MATERIAL TO PROCESS:
File: src/rtl/serial_alu_seq_if.sv
// Operation/result bundle for the bit-serial ALU sequencer: request, operands,
// handshake status and the registered result with its flags.
interface serial_alu_seq_if #(
    parameter int WIDTH = 64
);
    logic             start;
    logic [2:0]       cntrl;
    logic [WIDTH-1:0] A;
    logic [WIDTH-1:0] B;
    logic             busy;
    logic             done;
    logic [WIDTH-1:0] result;
    logic             negative;
    logic             zero;
    logic             overflow;
    logic             carry_out;

    modport master (
        output start, cntrl, A, B,
        input  busy, done, result, negative, zero, overflow, carry_out
    );

    modport slave (
        input  start, cntrl, A, B,
        output busy, done, result, negative, zero, overflow, carry_out
    );
endinterface

File: src/rtl/serial_alu_seq.sv
// Bit-serial ALU sequencer: one 1-bit ALU slice iterated LSB first over WIDTH
// clocks, with carry and zero chains closed through registers.
module serial_alu_seq #(
    parameter int WIDTH = 64
) (
    input logic            clk,
    input logic            reset,
    serial_alu_seq_if.slave bus
);
    localparam int CW = (WIDTH > 2) ? $clog2(WIDTH) : 1;

    typedef enum logic {
        S_IDLE = 1'b0,
        S_RUN  = 1'b1
    } state_t;

    state_t           state_q, state_d;
    logic [WIDTH-1:0] a_sh_q, a_sh_d;
    logic [WIDTH-1:0] b_sh_q, b_sh_d;
    logic [WIDTH-1:0] res_sh_q, res_sh_d;
    logic [2:0]       op_q, op_d;
    logic             carry_q, carry_d;
    logic             zero_acc_q, zero_acc_d;
    logic [CW-1:0]    cnt_q, cnt_d;
    logic             busy_q, busy_d;
    logic             done_q, done_d;
    logic [WIDTH-1:0] result_q, result_d;
    logic             negative_q, negative_d;
    logic             zero_q, zero_d;
    logic             overflow_q, overflow_d;
    logic             carry_out_q, carry_out_d;

    logic             a_bit_s, b_bit_s, b_eff_s, sum_s, cout_s, slice_s;
    logic             is_arith_s, last_s, zero_next_s;
    logic [WIDTH-1:0] res_next_s;

    // One-bit ALU slice plus next-state computation for the sequencer.
    always_comb begin
        a_bit_s     = a_sh_q[0];
        b_bit_s     = b_sh_q[0];
        b_eff_s     = b_bit_s ^ op_q[0];
        sum_s       = a_bit_s ^ b_eff_s ^ carry_q;
        cout_s      = (a_bit_s & b_eff_s) | (a_bit_s & carry_q) | (b_eff_s & carry_q);
        is_arith_s  = (op_q[2:1] == 2'b01);
        last_s      = (cnt_q == CW'(WIDTH - 1));

        case (op_q)
            3'b000:         slice_s = b_bit_s;
            3'b010, 3'b011: slice_s = sum_s;
            3'b100:         slice_s = a_bit_s & b_bit_s;
            3'b101:         slice_s = a_bit_s | b_bit_s;
            3'b110:         slice_s = a_bit_s ^ b_bit_s;
            default:        slice_s = 1'b0;
        endcase

        res_next_s  = {slice_s, res_sh_q[WIDTH-1:1]};
        zero_next_s = zero_acc_q & ~slice_s;

        state_d     = state_q;
        a_sh_d      = a_sh_q;
        b_sh_d      = b_sh_q;
        res_sh_d    = res_sh_q;
        op_d        = op_q;
        carry_d     = carry_q;
        zero_acc_d  = zero_acc_q;
        cnt_d       = cnt_q;
        busy_d      = busy_q;
        done_d      = 1'b0;
        result_d    = result_q;
        negative_d  = negative_q;
        zero_d      = zero_q;
        overflow_d  = overflow_q;
        carry_out_d = carry_out_q;

        case (state_q)
            S_IDLE: begin
                if (bus.start) begin
                    a_sh_d     = bus.A;
                    b_sh_d     = bus.B;
                    op_d       = bus.cntrl;
                    carry_d    = bus.cntrl[0];
                    zero_acc_d = 1'b1;
                    cnt_d      = {CW{1'b0}};
                    res_sh_d   = {WIDTH{1'b0}};
                    busy_d     = 1'b1;
                    state_d    = S_RUN;
                end else begin
                    state_d    = S_IDLE;
                end
            end
            S_RUN: begin
                a_sh_d     = a_sh_q >> 1;
                b_sh_d     = b_sh_q >> 1;
                res_sh_d   = res_next_s;
                carry_d    = cout_s;
                zero_acc_d = zero_next_s;
                cnt_d      = cnt_q + CW'(1);
                // On the MSB, carry_q is still the carry into that bit, so the
                // overflow term needs no separate capture register.
                if (last_s) begin
                    state_d    = S_IDLE;
                    busy_d     = 1'b0;
                    done_d     = 1'b1;
                    result_d   = res_next_s;
                    negative_d = res_next_s[WIDTH-1];
                    zero_d     = zero_next_s;
                    if (is_arith_s) begin
                        carry_out_d = cout_s;
                        overflow_d  = carry_q ^ cout_s;
                    end else begin
                        carry_out_d = 1'b0;
                        overflow_d  = 1'b0;
                    end
                end else begin
                    state_d    = S_RUN;
                end
            end
            default: begin
                state_d = S_IDLE;
                busy_d  = 1'b0;
            end
        endcase
    end

    // Sequencer state, shift registers and registered outputs.
    always_ff @(posedge clk or posedge reset) begin
        if (reset) begin
            state_q     <= S_IDLE;
            a_sh_q      <= {WIDTH{1'b0}};
            b_sh_q      <= {WIDTH{1'b0}};
            res_sh_q    <= {WIDTH{1'b0}};
            op_q        <= 3'b000;
            carry_q     <= 1'b0;
            zero_acc_q  <= 1'b0;
            cnt_q       <= {CW{1'b0}};
            busy_q      <= 1'b0;
            done_q      <= 1'b0;
            result_q    <= {WIDTH{1'b0}};
            negative_q  <= 1'b0;
            zero_q      <= 1'b0;
            overflow_q  <= 1'b0;
            carry_out_q <= 1'b0;
        end else begin
            state_q     <= state_d;
            a_sh_q      <= a_sh_d;
            b_sh_q      <= b_sh_d;
            res_sh_q    <= res_sh_d;
            op_q        <= op_d;
            carry_q     <= carry_d;
            zero_acc_q  <= zero_acc_d;
            cnt_q       <= cnt_d;
            busy_q      <= busy_d;
            done_q      <= done_d;
            result_q    <= result_d;
            negative_q  <= negative_d;
            zero_q      <= zero_d;
            overflow_q  <= overflow_d;
            carry_out_q <= carry_out_d;
        end
    end

    assign bus.busy      = busy_q;
    assign bus.done      = done_q;
    assign bus.result    = result_q;
    assign bus.negative  = negative_q;
    assign bus.zero      = zero_q;
    assign bus.overflow  = overflow_q;
    assign bus.carry_out = carry_out_q;
endmodule
**src/rtl/gon_collector.sv**
```systemverilog
// gon_collector: collects DATA_BITS words from the GON bus through a small
// input FIFO and packs PACK words per beat into global-buffer writes at
// consecutive addresses. A trailing partial beat is flushed with zeroed
// upper lanes. Optional feature macro: GON_COLLECT_STAT_EN adds a
// saturating stall_cnt output counting back-pressured write cycles.
`ifndef DATA_BITS
`define DATA_BITS 8
`endif

module gon_collector #(
  parameter int DATA_BITS  = `DATA_BITS,
  parameter int PACK       = 4,
  parameter int FIFO_DEPTH = 4,
  parameter int ADDR_BITS  = 16
) (
  input  logic                      clk,
  input  logic                      rst,
  input  logic                      in_valid,
  output logic                      in_ready,
  input  logic [DATA_BITS-1:0]      in_data,
  input  logic                      start,
  input  logic [ADDR_BITS-1:0]      base_addr,
  input  logic [15:0]               total_words,
  output logic                      glb_we,
  input  logic                      glb_ready,
  output logic [ADDR_BITS-1:0]      glb_addr,
  output logic [PACK*DATA_BITS-1:0] glb_wdata,
  output logic                      done
`ifdef GON_COLLECT_STAT_EN
  ,
  output logic [31:0]               stall_cnt
`endif
);

  localparam int PTR_W  = $clog2(FIFO_DEPTH);
  localparam int CNT_W  = PTR_W + 1;
  localparam int LANE_W = $clog2(PACK);
  localparam logic [CNT_W-1:0]  FULL_CNT  = CNT_W'(FIFO_DEPTH);
  localparam logic [LANE_W-1:0] LAST_LANE = LANE_W'(PACK - 1);

  typedef enum logic [1:0] {S_IDLE, S_RUN, S_FLUSH, S_DONE} state_t;

  state_t                r_state;
  state_t                w_state_next;
  logic [DATA_BITS-1:0]  r_fifo [FIFO_DEPTH];
  logic [PTR_W-1:0]      r_wr_ptr;
  logic [PTR_W-1:0]      r_rd_ptr;
  logic [CNT_W-1:0]      r_count;
  logic [15:0]           r_total;
  logic [15:0]           r_acc_cnt;
  logic [15:0]           r_pop_cnt;
  logic [ADDR_BITS-1:0]  r_addr;
  logic [DATA_BITS-1:0]  r_pack [PACK];
  logic [LANE_W-1:0]     r_lane;
  logic                  r_pending;
  logic                  r_done;

  logic                  w_start_ok;
  logic                  w_push;
  logic                  w_pop;
  logic                  w_beat_acc;
  logic                  w_last_pop;
  logic [LANE_W-1:0]     w_lane_sel;
  logic [DATA_BITS-1:0]  w_pop_data;

  assign w_start_ok = start && (r_state == S_IDLE);
  assign in_ready   = (r_state == S_RUN) && (r_count != FULL_CNT) && (r_acc_cnt < r_total);
  assign w_push     = in_valid && in_ready;
  assign w_beat_acc = r_pending && glb_ready;
  // A beat being accepted frees the pack register in the same cycle.
  assign w_pop      = (r_state == S_RUN) && (r_count != '0) && (!r_pending || w_beat_acc);
  assign w_lane_sel = w_beat_acc ? '0 : r_lane;
  assign w_last_pop = ((r_pop_cnt + 16'd1) == r_total);
  assign w_pop_data = r_fifo[r_rd_ptr];

  assign glb_we   = r_pending;
  assign glb_addr = r_addr;
  assign done     = r_done;

  // State register.
  always_ff @(posedge clk or posedge rst) begin
    if (rst) r_state <= S_IDLE;
    else     r_state <= w_state_next;
  end

  // Next-state logic: a job ends once its last beat (full or flushed) is accepted.
  always_comb begin
    w_state_next = r_state;
    case (r_state)
      S_IDLE:  if (start) w_state_next = (total_words == 16'd0) ? S_DONE : S_RUN;
      S_RUN: begin
        if (w_beat_acc && (r_pop_cnt == r_total))
          w_state_next = S_DONE;
        else if (w_pop && w_last_pop && (w_lane_sel != LAST_LANE))
          w_state_next = S_FLUSH;
      end
      S_FLUSH: if (w_beat_acc) w_state_next = S_DONE;
      S_DONE:  w_state_next = S_IDLE;
      default: w_state_next = S_IDLE;
    endcase
  end

  // FIFO storage; stale entries are harmless because pointers are reset.
  always_ff @(posedge clk) begin
    if (w_push) r_fifo[r_wr_ptr] <= in_data;
  end

  // FIFO pointers and occupancy.
  always_ff @(posedge clk or posedge rst) begin
    if (rst) begin
      r_wr_ptr <= '0;
      r_rd_ptr <= '0;
      r_count  <= '0;
    end else if (w_start_ok) begin
      r_wr_ptr <= '0;
      r_rd_ptr <= '0;
      r_count  <= '0;
    end else begin
      if (w_push) r_wr_ptr <= r_wr_ptr + 1'b1;
      if (w_pop)  r_rd_ptr <= r_rd_ptr + 1'b1;
      r_count <= r_count + CNT_W'(w_push) - CNT_W'(w_pop);
    end
  end

  // Job bookkeeping: word totals and the write address.
  always_ff @(posedge clk or posedge rst) begin
    if (rst) begin
      r_total   <= '0;
      r_acc_cnt <= '0;
      r_pop_cnt <= '0;
      r_addr    <= '0;
    end else if (w_start_ok) begin
      r_total   <= total_words;
      r_acc_cnt <= '0;
      r_pop_cnt <= '0;
      r_addr    <= base_addr;
    end else begin
      if (w_push)     r_acc_cnt <= r_acc_cnt + 16'd1;
      if (w_pop)      r_pop_cnt <= r_pop_cnt + 16'd1;
      if (w_beat_acc) r_addr    <= r_addr + 1'b1;
    end
  end

  // Lane index, beat-pending flag and the registered done pulse.
  always_ff @(posedge clk or posedge rst) begin
    if (rst) begin
      r_lane    <= '0;
      r_pending <= 1'b0;
      r_done    <= 1'b0;
    end else begin
      r_done <= (r_state == S_DONE);
      if (w_start_ok) begin
        r_lane    <= '0;
        r_pending <= 1'b0;
      end else begin
        if (w_pop)           r_lane <= w_lane_sel + 1'b1;
        else if (w_beat_acc) r_lane <= '0;
        r_pending <= (r_pending && !w_beat_acc) ||
                     (w_pop && ((w_lane_sel == LAST_LANE) || w_last_pop));
      end
    end
  end

  for (genvar gi = 0; gi < PACK; gi++) begin : g_lane
    // Pack lane: loads on a pop addressed to it, zeroes once its beat is taken.
    always_ff @(posedge clk or posedge rst) begin
      if (rst)                                            r_pack[gi] <= '0;
      else if (w_start_ok)                                r_pack[gi] <= '0;
      else if (w_pop && (w_lane_sel == LANE_W'(gi)))      r_pack[gi] <= w_pop_data;
      else if (w_beat_acc)                                r_pack[gi] <= '0;
    end
    assign glb_wdata[gi*DATA_BITS +: DATA_BITS] = r_pack[gi];
  end

`ifdef GON_COLLECT_STAT_EN
  logic [31:0] r_stall_cnt;
  // Saturating count of cycles where a beat waits on glb_ready.
  always_ff @(posedge clk or posedge rst) begin
    if (rst)                                              r_stall_cnt <= '0;
    else if (w_start_ok)                                  r_stall_cnt <= '0;
    else if (r_pending && !glb_ready && (r_stall_cnt != 32'hFFFF_FFFF))
      r_stall_cnt <= r_stall_cnt + 32'd1;
  end
  assign stall_cnt = r_stall_cnt;
`else
  // Statistics disabled: no stall counter is built.
`endif

endmodule
```
**config.mk**
```make
export PLATFORM = sky130hd
export DESIGN_NAME = gon_collector
export DESIGN_NICKNAME = d
export VERILOG_FILES = /design/src/rtl/gon_collector.sv
export SDC_FILE = /design/constraint.sdc
export NUM_CORES = 1
export LEC_CHECK = 0
export BUFFER_PORTS_ARGS = -buffer_cell sky130_fd_sc_hd__buf_2
export CORE_UTILIZATION = 23
export CTS_BUF_LIST = sky130_fd_sc_hd__clkbuf_4
export CTS_CLUSTER_SIZE = 24
export DETAILED_ROUTE_END_ITERATION = 12
export SYNTH_ARGS = -nofsm -noshare
export SYNTH_HDL_FRONTEND = slang
export SYNTH_SLANG_ARGS = --single-unit
```
**constraint.sdc**
```tcl
create_clock -name clk -period 3.75 [get_ports clk]
set_input_delay 0.5625 -clock clk [delete_from_list [all_inputs] [get_ports clk]]
set_output_delay 0.5625 -clock clk [all_outputs]
set_load 0.02 [all_outputs]
```
[Word level (Yosys, flattened, before mapping)]
Memories as Yosys holds them, arrays and structs flattened.
Index checks and enable logic that the tools add are counted.
Widths: inputs -> output; s select.
Word-level totals
  latch bits: 0
  ROM bits: 0
  bits in registers: 109
  memories kept: 1
  memory bits (writable): 32
  bits of input ports: 45
Memory list
  r_fifo: depth 4, width 8, read ports 1, clocked after memory_dff 0, wr ports 1, line 45  | logic [DATA_BITS-1:0] r_fifo [FIFO_DEPTH];
Operators by class
  order comparisons: 1
  mux-type cells: 32
  reduce and logical (&&, ||, !) cells: 33
  divide/modulo/power cells: 0
  $add $sub $neg: 8
  shift operators: 0
  equality and inequality tests: 13
  $mul: 0
  bitwise gates (word level): 0
Operator list (count)
  $mux 16: 6
  $mux 8: 9
  $add 16x1->16 const B: 3
  $eq 16x16->1: 2
  $mux 2: 12
  $logic_and 1x1->1: 16
  $logic_not 16->1: 1
  $lt 16x16->1: 1
  $reduce_bool 3->1: 5
  $eq 2x2->1 const B: 4
  $pmux 2 s4: 1
  $add 2x1->2 const B: 3
  $ne 2x2->1 const B: 3
  $reduce_bool 2->1: 3
  $eq 2x1->1 const B: 2
  $logic_not 2->1: 2
  $add 3x1->3: 1
  $logic_or 1x1->1: 3
  $mux 1: 3
  $mux 3: 1
  $ne 3x1->1 const B: 1
  $ne 3x3->1 const B: 1
  $reduce_and 3->1: 1
  $sub 3x1->3: 1
  $logic_not 1->1: 2

[Longest topological paths before layout]
  word-level depth: 8
  depth in mapped cells: 17
  gate-level depth less buffers: 16

[Worst setup path after synthesis]
OpenSTA, ideal clock, no wires.
  path kind: register to register
  from: register r_acc_cnt[13]
  to: register r_count[2]
  arrival: 3.370 ns
  setup time: 0.132 ns
  path slack: 0.248 ns
  path buffers: 1
  data required time: 3.618 ns
  clock period less this slack: 3.502 ns
  stages on the path, launching flop included: 17
  cell sequence: dfrtp_1 ha_1 a21o_1 a21o_1 a221oi_1 o21ai_0 a211oi_2 clkbuf_1 inv_1 ha_1 inv_1 ha_1 inv_1 fa_1 xor2_1 xnor2_1 nor2_1
Between the ends
  cells in the longest elaborated chain, start to end: 6
RTL lines
  start, declared: line 50  | logic [15:0] r_acc_cnt;
  start signal, assigned: line 138  | if (w_push) r_acc_cnt <= r_acc_cnt + 16'd1;
  $lt 16x16->1: line 67  | assign in_ready = (r_state == S_RUN) && (r_count != FULL_CNT) && (r_acc_cnt < r_total);
  $logic_and 1x1->1: line 67
  $logic_and 1x1->1: line 68  | assign w_push = in_valid && in_ready;
  $add 3x1->3: line 121  | r_count <= r_count + CNT_W'(w_push) - CNT_W'(w_pop);
  $sub 3x1->3: line 121
  $mux 3: line 114  | end else if (w_start_ok) begin
  end signal, assigned: line 121
  end, declared: line 48  | logic [CNT_W-1:0] r_count;
No other way between the ends.
A chain may end at the register's enable or synchronous reset.

[Final worst setup path]
  from: register r_total[13]
  to: register r_count[2]
Between the ends
  cells in the longest elaborated chain, start to end: 6
RTL lines
  start, declared: line 49  | logic [15:0] r_total;
  start signal, assigned: line 133  | r_total <= total_words;
  $lt 16x16->1: line 67
  $logic_and 1x1->1: line 67
  $logic_and 1x1->1: line 68
  $add 3x1->3: line 121
  $sub 3x1->3: line 121
  $mux 3: line 114
No other way between the ends.

==> PnR_summary.wiki <==
{| class="wikitable"
! Metric !! Value
|-
| Total iterations of the first detailed-routing run || 4
|-
| Number of cell rows || 65
|-
| Post-Synthesis Mean Instance Area || 10.0 um^2
|-
| Final-layout setup total negative slack || 0 ns
|-
| Max Cap Viol || 0
|-
| Antenna violations before repair || 0
|-
| Capture point of the worst reg-to-reg path || r_count[2]$_DFF_PP0_
|-
| Placeable core region || about 32000 um^2
|-
| Number of global-route vias before repair || 5600
|-
| Maximum count of clock buffers along a single path || 2
|-
| Routed wire length || roughly 19 mm
|-
| TritonCTS clock tree || yes
|-
| Overall power of the completed layout || roughly 5800 uW
|-
| Io pins || 96
|-
| Worst hold slack after final layout || a little over 0.2 ns
|-
| Maximum frequency from static timing analysis || roughly 300 MHz
|-
| Data arrival time of the critical path || between 3 and 4 ns
|-
| Syn-to-layout area delta || 15.7%
|-
| Global-route wire length before repair || 30.2 mm
|-
| Register-to-register setup slack || between 0.4 and 0.5 ns
|-
| Detailed placement HPWL || roughly 14 mm
|-
| Top cells by area, synth || dfrtp_1, edfxtp_1, ha_1
|-
| Initial standard-cell utilization of the core || roughly a quarter
|-
| Setup ws final || around 0.45 ns
|-
| Required time of the critical path || between 4 and 5 ns
|-
| Register bit total from synthesis || between 100 and 150
|-
| Critical path destination || r_count[2]$_DFF_PP0_
|-
| Number of enable-type register cells in the synthesized netlist || 32
|-
| Max Slew Vio Count || 0
|-
| Total inserted antenna cells || 0
|-
| Post-Route Skew || ~0.035 ns
|-
| Clock slew at reported path FFs || around 0.15 ns
|-
| Count of clock tree sinks || 141
|-
| Post-synthesis async set-or-reset flop share || just under 80%
|-
| Instance count after placement with tap cells included || 1199
|-
| Width of the die || roughly 180 um
|-
| Number of different library cells in the post-synthesis netlist || 63
|-
| Die Y-Extent || between 150 and 200 um
|-
| Clk root buf || clkbuf_4
|-
| Final Wtd Congestion || approximately 0.87
|-
| Most common cell in the synthesized netlist || dfrtp_1
|-
| Post-placement setup slack || ~0.44 ns
|-
| Top cell type's share of synthesized area || between 30% and 40%
|-
| Leading register cell type out of synthesis || dfrtp_1
|-
| Overall Global Routing Usage || about an eighth
|-
| Synth Warn # || 0
|-
| Setup-failing EPs final || 0
|-
| Post-Syn Instances || around 740
|-
| Number of cells on the worst reg-to-reg path || 16
|-
| Initial drt markers || 356
|-
| Final critical-path share of the clock period || between 80 and 90%
|-
| Vias after detailed routing || ~5600
|-
| Fraction of layout cells with a size suffix above 1 || about a fifth
|-
| Critical path origin || r_total[13]$_DFFE_PP0P_
|-
| Type of destination of the critical path || flop
|-
| Count of unresolved DRC violations after routing || 0
|-
| Drt via density || 4.52
|-
| Worst slew pin tran || roughly 0.91 ns
|-
| Wire length per cell || roughly 15 um
|-
| Maximum number of pins on one net before global-route repair || 95
|-
| Post-Syn Nets || between 800 and 900
|-
| Worst R2R Start || r_total[13]$_DFFE_PP0P_
|-
| Port bufs || 95
|-
| Number of clock buffers inserted by TritonCTS || 17
|-
| Worst slew margin relative to its limit || about 39%
|-
| Full die area || between 30000 and 40000 um^2
|-
| Antenna Violating Nets Remaining || 0
|-
| Commonest cells in the netlist || dfrtp_1, nand2_1, o21ai_0
|-
| Final period demand of the worst path || about 3.3 ns
|-
| Mapped Area || 7380 um^2
|-
| Filler Cells Inserted || 3400
|-
| Nets || about 900
|-
| Clock Latency Late Sink || around 0.55 ns
|-
| IR Drop Worst-Case VDD || 251 uV
|-
| Run status || finished, final reports clean
|-
| Highest net fanout along the worst path || 4
|-
| Gates resized, CTS repair || 0
|-
| Hold WC Path Type || in -> reg
|-
| Leakage || between 0.003 and 0.004 uW
|-
| Sequential area share after synthesis || ~50%
|-
| RSZ-0062 raised after global routing || false
|-
| Crit path launch type || flop
|-
| Final Hold Fails || 0
|-
| Worst Path Class, Setup || reg -> reg
|-
| Total congestion overflow after global routing || 0
|-
| Cell type contributing the most total cell area after synthesis || dfrtp_1
|-
| Finished Layout Cells || between 1000 and 1500
|-
| Pwr per Cell Area || about 680 nW/um^2
|-
| H-tree levels || 4
|}
[area by class of cell]
class,instances,area [um^2],area share (%)
timing repair buffer,102,543,6.36
sequential,141,3690,43.2
multi-input combinational,520,3380,39.6
tap,402,503,5.89
inverter,35,134,1.57
clock buffer,18,135,1.58
clock inverter,14,154,1.80
[power breakdown]
part,total [uW],switching [uW],internal [uW]
Clock,1020,654,368
Sequential,2370,390,1980
Combinational,2420,1520,904
Total,5810,2560,3250
[flip-flops by register name, indices dropped and copies added, names as in the netlist]
name,cells
glb_we,1
r_wr_ptr,2
r_total,16
done,1
r_lane,2
glb_addr,16
r_pop_cnt,16
r_rd_ptr,2
r_state,2
r_fifo,32
glb_wdata,32
r_acc_cnt,16
r_count,3
[what timing repair did]
action | 4_1_cts | 5_1_grt
endpoints found under the hold margin | 15 | 0
setup buffers | 0 | 0
hold buffers | 1 | 0
[critical path, stage by stage, from the launching register on]
cell and delay [ns]:
dfrtp_1 0.40, inv_1 0.07, ha_1 0.31, a21o_1 0.16, a21o_1 0.17, a221oi_1 0.27
o21ai_0 0.23, a211oi_2 0.29, inv_1 0.07, ha_1 0.26, inv_1 0.05, ha_1 0.13
inv_1 0.04, fa_1 0.37, xor2_1 0.18, xnor2_1 0.14, nor2_1 0.05
[kinds of logic after synthesis]
group	synth area share, %
DFF	50.0
and+or+nand+nor	18.1
muxes	3.53
xor gates and xnor gates	7.36
buffers and inverters	4.24
adders and majority gates	5.87
AOI/OAI and AO/OA	10.9
[how the worst min path moves through the flow]
| stage | from | endpoint | slack, ns | depth (start not counted) |
|---|---|---|---|---|
| after floorplan | r_total[0]$_DFFE_PP0P_ | r_total[0]$_DFFE_PP0P_ | 0.49 | 2 |
| after global placement | glb_wdata[23]$_DFFE_PP0P_ | glb_wdata[23]$_DFFE_PP0P_ | 0.48 | 2 |
| after detailed placement | glb_wdata[31]$_DFFE_PP0P_ | glb_wdata[31]$_DFFE_PP0P_ | 0.49 | 2 |
| after CTS | base_addr[8] | glb_addr[8]$_DFFE_PP0P_ | 0.15 | 3 |
| after global routing | base_addr[2] | glb_addr[2]$_DFFE_PP0P_ | 0.14 | 3 |
| final | base_addr[6] | glb_addr[6]$_DFFE_PP0P_ | 0.21 | 3 |
[per-stage QoR]
stage | cell area (um^2) | utilization (%)
after global routing | 8540 | 27.1
final | 8540 | 27.1
after CTS | 8540 | 27.1
after detailed placement | 8240 | 26.1
after floorplan | 7380 | -
after global placement | 8240 | 26.1
[placed cells by master, fill, tap and decap left out, types with 10 or more instances in the layout]
| cell | Yosys | layout |
|---|---|---|
| a21oi_1 | 18 | 18 |
| and3_1 | 10 | 10 |
| buf_2 | 4 | 95 |
| clkbuf_4 | 0 | 18 |
| dfrtp_1 | 109 | 109 |
| edfxtp_1 | 32 | 32 |
| ha_1 | 33 | 33 |
| inv_1 | 35 | 34 |
| nand2_1 | 85 | 85 |
| nand3_1 | 50 | 50 |
| nand4_1 | 12 | 12 |
| nor2_1 | 62 | 61 |
| nor4_1 | 10 | 10 |
| o21ai_0 | 67 | 67 |
| xnor2_1 | 29 | 29 |
| xor2_1 | 33 | 33 |
[routing by layer]
metal | share of wire [%] | global-route usage [%] | routed length (um)
met2 | 51 | 20.4 | 9440
met4 | 1.5 | 3.80 | 278
met3 | 2.3 | 2.42 | 430
met1 | 45 | 14.6 | 8380
met5 | 0 | 0 | 0
Power figures use the tool's default switching activity.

GOAL OF THE EXERCISE:
Please reproduce exactly the lines above, beginning with the first and ending with the line that contains "logic [WIDTH-1:0] a_sh_q, a_sh_d;", and include nothing outside that range.

FINAL ANSWER:
File: src/rtl/serial_alu_seq_if.sv
// Operation/result bundle for the bit-serial ALU sequencer: request, operands,
// handshake status and the registered result with its flags.
interface serial_alu_seq_if #(
    parameter int WIDTH = 64
);
    logic             start;
    logic [2:0]       cntrl;
    logic [WIDTH-1:0] A;
    logic [WIDTH-1:0] B;
    logic             busy;
    logic             done;
    logic [WIDTH-1:0] result;
    logic             negative;
    logic             zero;
    logic             overflow;
    logic             carry_out;

    modport master (
        output start, cntrl, A, B,
        input  busy, done, result, negative, zero, overflow, carry_out
    );

    modport slave (
        input  start, cntrl, A, B,
        output busy, done, result, negative, zero, overflow, carry_out
    );
endinterface

File: src/rtl/serial_alu_seq.sv
// Bit-serial ALU sequencer: one 1-bit ALU slice iterated LSB first over WIDTH
// clocks, with carry and zero chains closed through registers.
module serial_alu_seq #(
    parameter int WIDTH = 64
) (
    input logic            clk,
    input logic            reset,
    serial_alu_seq_if.slave bus
);
    localparam int CW = (WIDTH > 2) ? $clog2(WIDTH) : 1;

    typedef enum logic {
        S_IDLE = 1'b0,
        S_RUN  = 1'b1
    } state_t;

    state_t           state_q, state_d;
    logic [WIDTH-1:0] a_sh_q, a_sh_d;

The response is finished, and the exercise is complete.